June 23, 2008

"You" were selected as Time magazine's person of the year. Every industry expert has beaten to death this decade's marketing catchphrase, "The consumer is in control." Teens, tweens and digitally savvy adults have made it abundantly clear that they will not be marketed to in the traditional manner. The question marketers now wait to have answered is: What are people going to do with their newfound control? What must marketers do to stay relevant in the world of consumer control?

To be sure, there is no one answer. Marketers will find success by creating compelling content people wish to engage with. Marketers will find success by utilizing the communicative properties of social media to listen and react to their consumers. We are also seeing that the next generation of consumers (aka people) will demand a new level of social responsibility from marketers. According to Giving USA, in 2007 US corporations gave only $16 billion to charity, representing less than 5% of all giving in the U.S. for 2007. This is during a year in which U.S. corporations spent in excess of $300 billion to convince people to buy their product or service.

So, if people are in control and are becoming more and more socially conscious, and marketers want to reach people, then the amazing potential exists for corporations to redirect a significant portion of that $300 billion spent on self-promotion toward charities instead -- which will, in theory, convince people to buy their products.

This is referred to most commonly as cause marketing. Simply put, if you see a company making a difference in the causes that matter to you, you are more likely to buy their products. And, even better (especially within social media) you are more likely to share that company's products with your friends. And "you" is a mighty strong advocate; how else would "you" win person of the year!

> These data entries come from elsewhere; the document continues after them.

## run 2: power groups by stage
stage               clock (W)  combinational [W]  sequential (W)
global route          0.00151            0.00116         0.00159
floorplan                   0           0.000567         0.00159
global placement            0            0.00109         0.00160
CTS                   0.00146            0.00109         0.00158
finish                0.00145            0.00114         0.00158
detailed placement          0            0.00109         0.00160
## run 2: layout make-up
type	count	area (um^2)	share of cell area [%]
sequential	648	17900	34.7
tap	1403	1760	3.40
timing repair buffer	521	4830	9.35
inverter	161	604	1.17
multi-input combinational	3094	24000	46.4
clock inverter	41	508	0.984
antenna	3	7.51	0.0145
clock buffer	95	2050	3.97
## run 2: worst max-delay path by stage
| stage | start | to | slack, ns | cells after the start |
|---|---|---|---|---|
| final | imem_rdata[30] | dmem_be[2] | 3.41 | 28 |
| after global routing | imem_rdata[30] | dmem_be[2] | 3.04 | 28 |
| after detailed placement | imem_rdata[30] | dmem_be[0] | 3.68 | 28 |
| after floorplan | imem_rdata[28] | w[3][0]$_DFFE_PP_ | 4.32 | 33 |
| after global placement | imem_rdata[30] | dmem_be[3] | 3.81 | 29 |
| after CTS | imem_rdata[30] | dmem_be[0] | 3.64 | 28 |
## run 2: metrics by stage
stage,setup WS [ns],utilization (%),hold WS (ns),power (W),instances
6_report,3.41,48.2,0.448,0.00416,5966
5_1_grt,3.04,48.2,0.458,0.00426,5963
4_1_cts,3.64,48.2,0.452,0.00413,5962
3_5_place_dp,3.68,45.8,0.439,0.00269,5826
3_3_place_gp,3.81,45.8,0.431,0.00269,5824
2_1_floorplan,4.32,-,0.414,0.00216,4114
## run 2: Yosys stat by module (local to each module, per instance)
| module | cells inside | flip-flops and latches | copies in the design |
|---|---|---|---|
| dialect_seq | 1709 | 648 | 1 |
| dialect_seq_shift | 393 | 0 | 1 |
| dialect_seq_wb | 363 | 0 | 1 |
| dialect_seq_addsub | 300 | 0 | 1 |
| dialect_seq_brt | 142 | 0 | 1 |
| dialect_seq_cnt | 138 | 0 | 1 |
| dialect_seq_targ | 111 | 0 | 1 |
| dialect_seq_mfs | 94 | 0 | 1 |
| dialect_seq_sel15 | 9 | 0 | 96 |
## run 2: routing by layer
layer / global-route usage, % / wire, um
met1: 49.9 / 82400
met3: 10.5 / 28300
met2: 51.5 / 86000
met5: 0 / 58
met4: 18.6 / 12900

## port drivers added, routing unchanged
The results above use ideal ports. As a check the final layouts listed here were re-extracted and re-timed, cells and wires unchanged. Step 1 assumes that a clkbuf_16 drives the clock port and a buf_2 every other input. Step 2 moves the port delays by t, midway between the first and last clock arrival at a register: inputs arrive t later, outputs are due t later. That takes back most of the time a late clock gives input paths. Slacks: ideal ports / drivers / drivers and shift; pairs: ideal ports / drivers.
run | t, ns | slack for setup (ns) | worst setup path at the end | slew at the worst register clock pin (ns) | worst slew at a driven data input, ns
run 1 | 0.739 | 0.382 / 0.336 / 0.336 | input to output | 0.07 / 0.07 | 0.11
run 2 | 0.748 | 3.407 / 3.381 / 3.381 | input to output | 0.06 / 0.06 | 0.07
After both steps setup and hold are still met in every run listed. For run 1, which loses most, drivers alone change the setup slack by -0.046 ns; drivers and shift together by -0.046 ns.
Source: an optimization exercise on an open RTL-to-GDS flow (aim: small area, a short achievable clock period and few clock cycles per item). Production flows keep margins and buffers that such runs may drop.
The RTL was checked by simulation tests, not by an equivalence proof against the original design.

// mx_block_mac
module mx_block_mac (
    input  wire         clk,
    input  wire         rst,         
    input  wire         in_valid,
    input  wire [127:0] a_elems,     
    input  wire [127:0] b_elems,
    input  wire [7:0]   a_scale,
    input  wire [7:0]   b_scale,
    input  wire [31:0]  acc_in,
    output reg          out_valid,
    output reg  [31:0]  acc_out
);
Size in the first run: about 5200 cells after synthesis, about 400 flip-flops.
Settings: LEC_CHECK=0, ABC_AREA=1, CAP_MARGIN=20, CORE_MARGIN=2, CORE_UTILIZATION=65, CTS_CLUSTER_DIAMETER=150, CTS_CLUSTER_SIZE=25, SLEW_MARGIN=20; clock period 50.0 ns.
standard.sh (not shown) runs the stock make flow with config.mk's settings and CLKGATE_MAP_FILE= SYNTH_SCRIPT=/design/flow/synth_recipe.tcl, a recipe that flattens the netlist after the stock synthesis.
==> flow/flow/run.sh <==
#!/bin/bash
# The standard layout (standard.sh), except that the buffers ORFS puts on the
# ports are buf_1 cells rather than the cell it picks by default. Every port
# still gets a buffer. The whole layout's output goes to layout.log.
set -euo pipefail
bash ./standard.sh "BUFFER_PORTS_ARGS=-buffer_cell sky130_fd_sc_hd__buf_1" finish > layout.log 2>&1
Testbench counts at the start, summed over its fixed seeds: cycles 16,032, items 16,000.
Then changed:
==> flow/flow/run.sh (replaced) <==
#!/bin/bash
# The standard layout (standard.sh), except that the buffers ORFS puts on the
# ports are buf_2 cells rather than the cell it picks by default. Every port
# still gets a buffer. The whole layout's output goes to layout.log.
set -euo pipefail
bash ./standard.sh "BUFFER_PORTS_ARGS=-buffer_cell sky130_fd_sc_hd__buf_2" finish > layout.log 2>&1
- CORE_UTILIZATION: 65 -> 55
- CTS_CLUSTER_SIZE: 25 -> 20
Effect: The changed run completed without violations; wire length is higher by about 3%; core utilization is lower by 10 points; cell count is higher by 2.0%; worst hold slack gets worse by 0.018 ns; register-to-register slack got worse by 0.21 ns; die area grows by 18%; synthesized cell count is unchanged; first-iteration DRC count barely changes; flip-flop and latch count does not change.
Then changed:
==> flow/flow/run.sh (replaced) <==
#!/bin/bash
# The standard layout (standard.sh), except that the buffers ORFS puts on the
# ports are buf_1 cells rather than the cell it picks by default. Every port
# still gets a buffer. The whole layout's output goes to layout.log.
set -euo pipefail
bash ./standard.sh "BUFFER_PORTS_ARGS=-buffer_cell sky130_fd_sc_hd__buf_1" finish > layout.log 2>&1
- CORE_UTILIZATION: 55 -> 75
=> Setup slack loses 0.037 ns. Via count is higher by a few percent. Area after synthesis does not change. Register-to-register slack gets better by 0.03 ns.
Then changed:
- CORE_UTILIZATION: 75 -> 55
- CTS_CLUSTER_SIZE: 20 -> 25
=>
- The changed run went through all stages and came out clean
- via count is lower by 6.3%
- area after synthesis is unchanged
- routed wire length is lower by 2.4%
- cell count is higher by 4.1%

---

== run E ==
Starting RTL as in the previous note.
Settings: LEC_CHECK=0, ABC_AREA=1, CAP_MARGIN=20, CORE_MARGIN=2, CORE_UTILIZATION=55, SLEW_MARGIN=20; clock period 50.0 ns.
==> flow/flow/run.sh <==
#!/bin/bash
# The standard layout (standard.sh), except that the buffers ORFS puts on the
# ports are buf_2 cells rather than the cell it picks by default. Every port
# still gets a buffer. The whole layout's output goes to layout.log.
set -euo pipefail
bash ./standard.sh "BUFFER_PORTS_ARGS=-buffer_cell sky130_fd_sc_hd__buf_2" finish > layout.log 2>&1
Run E | status: complete | timing, DRC, antenna: pass
Testbench counts of run E, summed over its fixed seeds: cycles 16,032, items 16,000.
Modified inputs, run D compared to run E
==> flow/flow/run.sh <==
#!/bin/bash
# The standard layout (standard.sh), except that the buffers ORFS puts on the
# ports are buf_1 cells rather than the cell it picks by default. Every port
# still gets a buffer. The whole layout's output goes to layout.log.
set -euo pipefail
bash ./standard.sh "BUFFER_PORTS_ARGS=-buffer_cell sky130_fd_sc_hd__buf_1" finish > layout.log 2>&1
diff --git a/flow/config.mk b/flow/config.mk
--- a/flow/config.mk
+++ b/flow/config.mk
@@ -11,2 +11,4 @@
 export CORE_UTILIZATION = 55
+export CTS_CLUSTER_DIAMETER = 100
+export CTS_CLUSTER_SIZE = 30
 export SLEW_MARGIN = 20
Results
| met1 demand-to-capacity share in global routing | run E vs run D | ≈ equal |.

[re-timing with driven ports]
Ports are ideal in the flow. The routed layouts listed here were re-timed in OpenROAD. Step 1, drivers: a clkbuf_16 drives clk and a buf_2 each remaining input, both assumed. Step 2 times the ports against the registers' clock, not the clock port: input delays grow and output delays shrink by t, the midpoint of the rising clock arrivals with the driver on. a / b / c = ideal / step 1 / step 2; a / b = the first two.
run	t (ns)	slack for setup (ns)	worst setup path at the end	worst register clock-pin slew, ns
the first run of note 1	0.647	38.938 / 38.870 / 39.072	input to register	0.12 / 0.12
the second run of note 1	0.671	38.962 / 38.894 / 38.984	register to register	0.10 / 0.10
the third run of note 1	0.651	38.925 / 38.862 / 38.983	input to register	0.11 / 0.11
the fourth run of note 1	0.637	38.941 / 38.878 / 39.057	register to register	0.11 / 0.11
run E	0.663	38.940 / 38.874 / 39.090	register to register	0.07 / 0.07
run D	0.661	38.894 / 38.828 / 39.096	register to register	0.11 / 0.11
After both steps every run listed still meets setup and hold.
This design comes from an exercise in tuning for small area, a short achievable clock period and few clock cycles per item on the open sky130 flow, not from production work. RTL that was checked went through simulation tests only; none was proved equivalent to the original. No functional check of the RTL was part of run 7.

==> design.v <==
`timescale 1ns/1ps
module ln_aes128 (
    input  wire         clk,
    input  wire         rst,       
    input  wire         start,     
    input  wire [127:0] key,
    input  wire [127:0] din,
    output wire         ready,
    output reg          done,      
    output wire [127:0] dout
);
    function [7:0] aes_sbox;
        input [7:0] x;
        reg U0, U1, U2, U3, U4, U5, U6, U7, T1, T2, T3, T4, T5, T6, T7, T8, T9, T10, T11, T12, T13, T14, T15, T16, T17, T18, T19, T20, T21, T22, T23, T24, T25, T26, T27, D, M1, M2, M3, M4, M5, M6, M7, M8, M9, M10, M11, M12, M13, M14, M15, M16, M17, M18, M19, M20, M21, M22, M23, M24, M25, M26, M27, M28, M29, M30, M31, M32, M33, M34, M35, M36, M37, M38, M39, M40, M41, M42, M43, M44, M45, M46, M47, M48, M49, M50, M51, M52, M53, M54, M55, M56, M57, M58, M59, M60, M61, M62, M63, L0, L1, L2, L3, L4, L5, L6, L7, L8, L9, L10, L11, L12, L13, L14, L15, L16, L17, L18, L19, L20, L21, L22, L23, L24, L25, L26, L27, L28, L29;
        begin
            U0 = x[7];
            U1 = x[6];
            U2 = x[5];
            U3 = x[4];
            U4 = x[3];
            U5 = x[2];
            U6 = x[1];
            U7 = x[0];
            T1 = U0^U3;
            T2 = U0^U5;
            T3 = U0^U6;
            T4 = U3^U5;
            T5 = U4^U6;
            T6 = T1^T5;
            T7 = U1^U2;
            T8 = U7^T6;
            T9 = U7^T7;
            T10 = T6^T7;
            T11 = U1^U5;
            T12 = U2^U5;
            T13 = T3^T4;
            T14 = T6^T11;
            T15 = T5^T11;
            T16 = T5^T12;
            T17 = T9^T16;
            T18 = U3^U7;
            T19 = T7^T18;
            T20 = T1^T19;
            T21 = U6^U7;
            T22 = T7^T21;
            T23 = T2^T22;
            T24 = T2^T10;
            T25 = T20^T17;
            T26 = T3^T16;
            T27 = T1^T12;
            D = U7;
            M1 = T13&T6;
            M2 = T23&T8;
            M3 = T14^M1;
            M4 = T19&D;
            M5 = M4^M1;
            M6 = T3&T16;
            M7 = T22&T9;
            M8 = T26^M6;
            M9 = T20&T17;
            M10 = M9^M6;
            M11 = T1&T15;
            M12 = T4&T27;
            M13 = M12^M11;
            M14 = T2&T10;
            M15 = M14^M11;
            M16 = M3^M2;
            M17 = M5^T24;
            M18 = M8^M7;
            M19 = M10^M15;
            M20 = M16^M13;
            M21 = M17^M15;
            M22 = M18^M13;
            M23 = M19^T25;
            M24 = M22^M23;
            M25 = M22&M20;
            M26 = M21^M25;
            M27 = M20^M21;
            M28 = M23^M25;
            M29 = M28&M27;
            M30 = M26&M24;
            M31 = M20&M23;
            M32 = M27&M31;
            M33 = M27^M25;
            M34 = M21&M22;
            M35 = M24&M34;
            M36 = M24^M25;
            M37 = M21^M29;
            M38 = M32^M33;
            M39 = M23^M30;
            M40 = M35^M36;
            M41 = M38^M40;
            M42 = M37^M39;
            M43 = M37^M38;
            M44 = M39^M40;
            M45 = M42^M41;
            M46 = M44&T6;
            M47 = M40&T8;
            M48 = M39&D;
            M49 = M43&T16;
            M50 = M38&T9;
            M51 = M37&T17;
            M52 = M42&T15;
            M53 = M45&T27;
            M54 = M41&T10;
            M55 = M44&T13;
            M56 = M40&T23;
            M57 = M39&T19;
            M58 = M43&T3;
            M59 = M38&T22;
            M60 = M37&T20;
            M61 = M42&T1;
            M62 = M45&T4;
            M63 = M41&T2;
            L0 = M61^M62;
            L1 = M50^M56;
            L2 = M46^M48;
            L3 = M47^M55;
            L4 = M54^M58;
            L5 = M49^M61;
            L6 = M62^L5;
            L7 = M46^L3;
            L8 = M51^M59;
            L9 = M52^M53;
            L10 = M53^L4;
            L11 = M60^L2;
            L12 = M48^M51;
            L13 = M50^L0;
            L14 = M52^M61;
            L15 = M55^L1;
            L16 = M56^L0;
            L17 = M57^L1;
            L18 = M58^L8;
            L19 = M63^L4;
            L20 = L0^L1;
            L21 = L1^L7;
            L22 = L3^L12;
            L23 = L18^L2;
            L24 = L15^L9;
            L25 = L6^L10;
            L26 = L7^L9;
            L27 = L8^L10;
            L28 = L11^L14;
            L29 = L11^L17;
            aes_sbox[7] = L6^L24;
            aes_sbox[6] = ~(L16^L26);
            aes_sbox[5] = ~(L19^L28);
            aes_sbox[4] = L6^L21;
            aes_sbox[3] = L20^L22;
            aes_sbox[2] = L25^L29;
            aes_sbox[1] = ~(L13^L27);
            aes_sbox[0] = ~(L6^L23);
        end
    endfunction
    function [7:0] xtime;
        input [7:0] a;
        xtime = {a[6:0], 1'b0} ^ (a[7] ? 8'h1b : 8'h00);
    endfunction
    reg  [127:0] state;    
    reg  [127:0] rkey;     
    reg  [3:0]   rnd;      
    wire         busy = (rnd != 4'd0);
    wire         last = (rnd == 4'd10);
    assign ready = !busy;
    assign dout  = state;
    reg [7:0] rcon;
    always @(*) begin
        case (rnd)
            4'd1:    rcon = 8'h01;
            4'd2:    rcon = 8'h02;
            4'd3:    rcon = 8'h04;
            4'd4:    rcon = 8'h08;
            4'd5:    rcon = 8'h10;
            4'd6:    rcon = 8'h20;
            4'd7:    rcon = 8'h40;
            4'd8:    rcon = 8'h80;
            4'd9:    rcon = 8'h1b;
            4'd10:   rcon = 8'h36;
            default: rcon = 8'h00;
        endcase
    end
    wire [31:0] kw0 = rkey[127:96], kw1 = rkey[95:64], kw2 = rkey[63:32], kw3 = rkey[31:0];
    wire [31:0] kt  = {aes_sbox(kw3[23:16]), aes_sbox(kw3[15:8]),
                       aes_sbox(kw3[7:0]), aes_sbox(kw3[31:24])};
    wire [31:0] kp0 = kw0 ^ {rcon, 24'h0};
    wire [31:0] kp1 = kp0 ^ kw1;
    wire [31:0] kp2 = kp1 ^ kw2;
    wire [31:0] kp3 = kp2 ^ kw3;
    wire [127:0] nk = {kp0 ^ kt, kp1 ^ kt, kp2 ^ kt, kp3 ^ kt};
    wire [127:0] rkey_d = busy ? nk : key;
    wire [127:0] sr;
    genvar gi;
    generate
        for (gi = 0; gi < 16; gi = gi + 1) begin : g_sb
            assign sr[127 - 8*gi -: 8] =
                aes_sbox(state[127 - 8*(((gi/4 + gi%4) % 4)*4 + gi%4) -: 8]);
        end
    endgenerate
    wire [127:0] mix;
    generate
        for (gi = 0; gi < 4; gi = gi + 1) begin : g_mc
            wire [7:0] a0 = sr[127 - 32*gi -: 8],      a1 = sr[127 - 32*gi - 8 -: 8];
            wire [7:0] a2 = sr[127 - 32*gi - 16 -: 8], a3 = sr[127 - 32*gi - 24 -: 8];
            wire [7:0] t  = a0 ^ a1 ^ a2 ^ a3;
            assign mix[127 - 32*gi      -: 8] = t ^ xtime(a0 ^ a1);
            assign mix[127 - 32*gi - 8  -: 8] = t ^ xtime(a1 ^ a2);
            assign mix[127 - 32*gi - 16 -: 8] = t ^ xtime(a2 ^ a3);
            assign mix[127 - 32*gi - 24 -: 8] = t ^ xtime(a3 ^ a0);
        end
    endgenerate
    wire         mix_en  = busy & !last;
    wire [127:0] state_d = ((busy ? sr : din) ^ rkey_d) ^ (mix & {128{mix_en}});
    always @(posedge clk) begin
        state <= state_d;
        rkey  <= rkey_d;
        if (rst) begin
            rnd  <= 4'd0;
            done <= 1'b0;
        end else begin
            done <= last;
            if (last)
                rnd <= 4'd0;
            else if (busy || start)
                rnd <= rnd + 4'd1;
        end
    end
endmodule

Will Johnson, COO of SocialVibe, and the person I steal a great number of my Spin topics from, has a great write-up on the current state of corporate giving and cause marketing (a term he doesn't seem to like) here: " The $300B Equation - Can Brands Get it Right?"

So we know that there is lots of room, and reason, for dollars to shift from traditional marketing to cause-based marketing. Still, there's a tough issue to face. Under the category of "If a tree falls in the woods and there's no one there to hear it, does it make a sound?," companies are forced to ask "If I do good and there is no one there to see it, does it make an impact?

This is a MAJOR role for agencies in the new marketing landscape. Corporations would love to allocate more money toward making the world a better place, but they have to run a business; they employ people and answer to shareholders. But in the new media landscape, there is no reason that with the right marketing strategy, they can't do both!

Imagine measuring ROI for charitable donations. Imagine empowering people, who we all agree are in control, to turn your marketing dollars into charitable donations, because those people can now help you spread your message. This will certainly be written into law in the new contract between people and brands with regards to advertising.

Those of you who know what my company does will obviously perceive more than a little bit of bias in my position. But I will say this: we didn't start on the cause side; people drove the platform to where it is. Listening to people has helped me understand that consumers will demand more meaning from their marketing.

How do you see consumers giving meaning to marketing?

By Joe Marchese
Joe Marchese is President of socialvibe.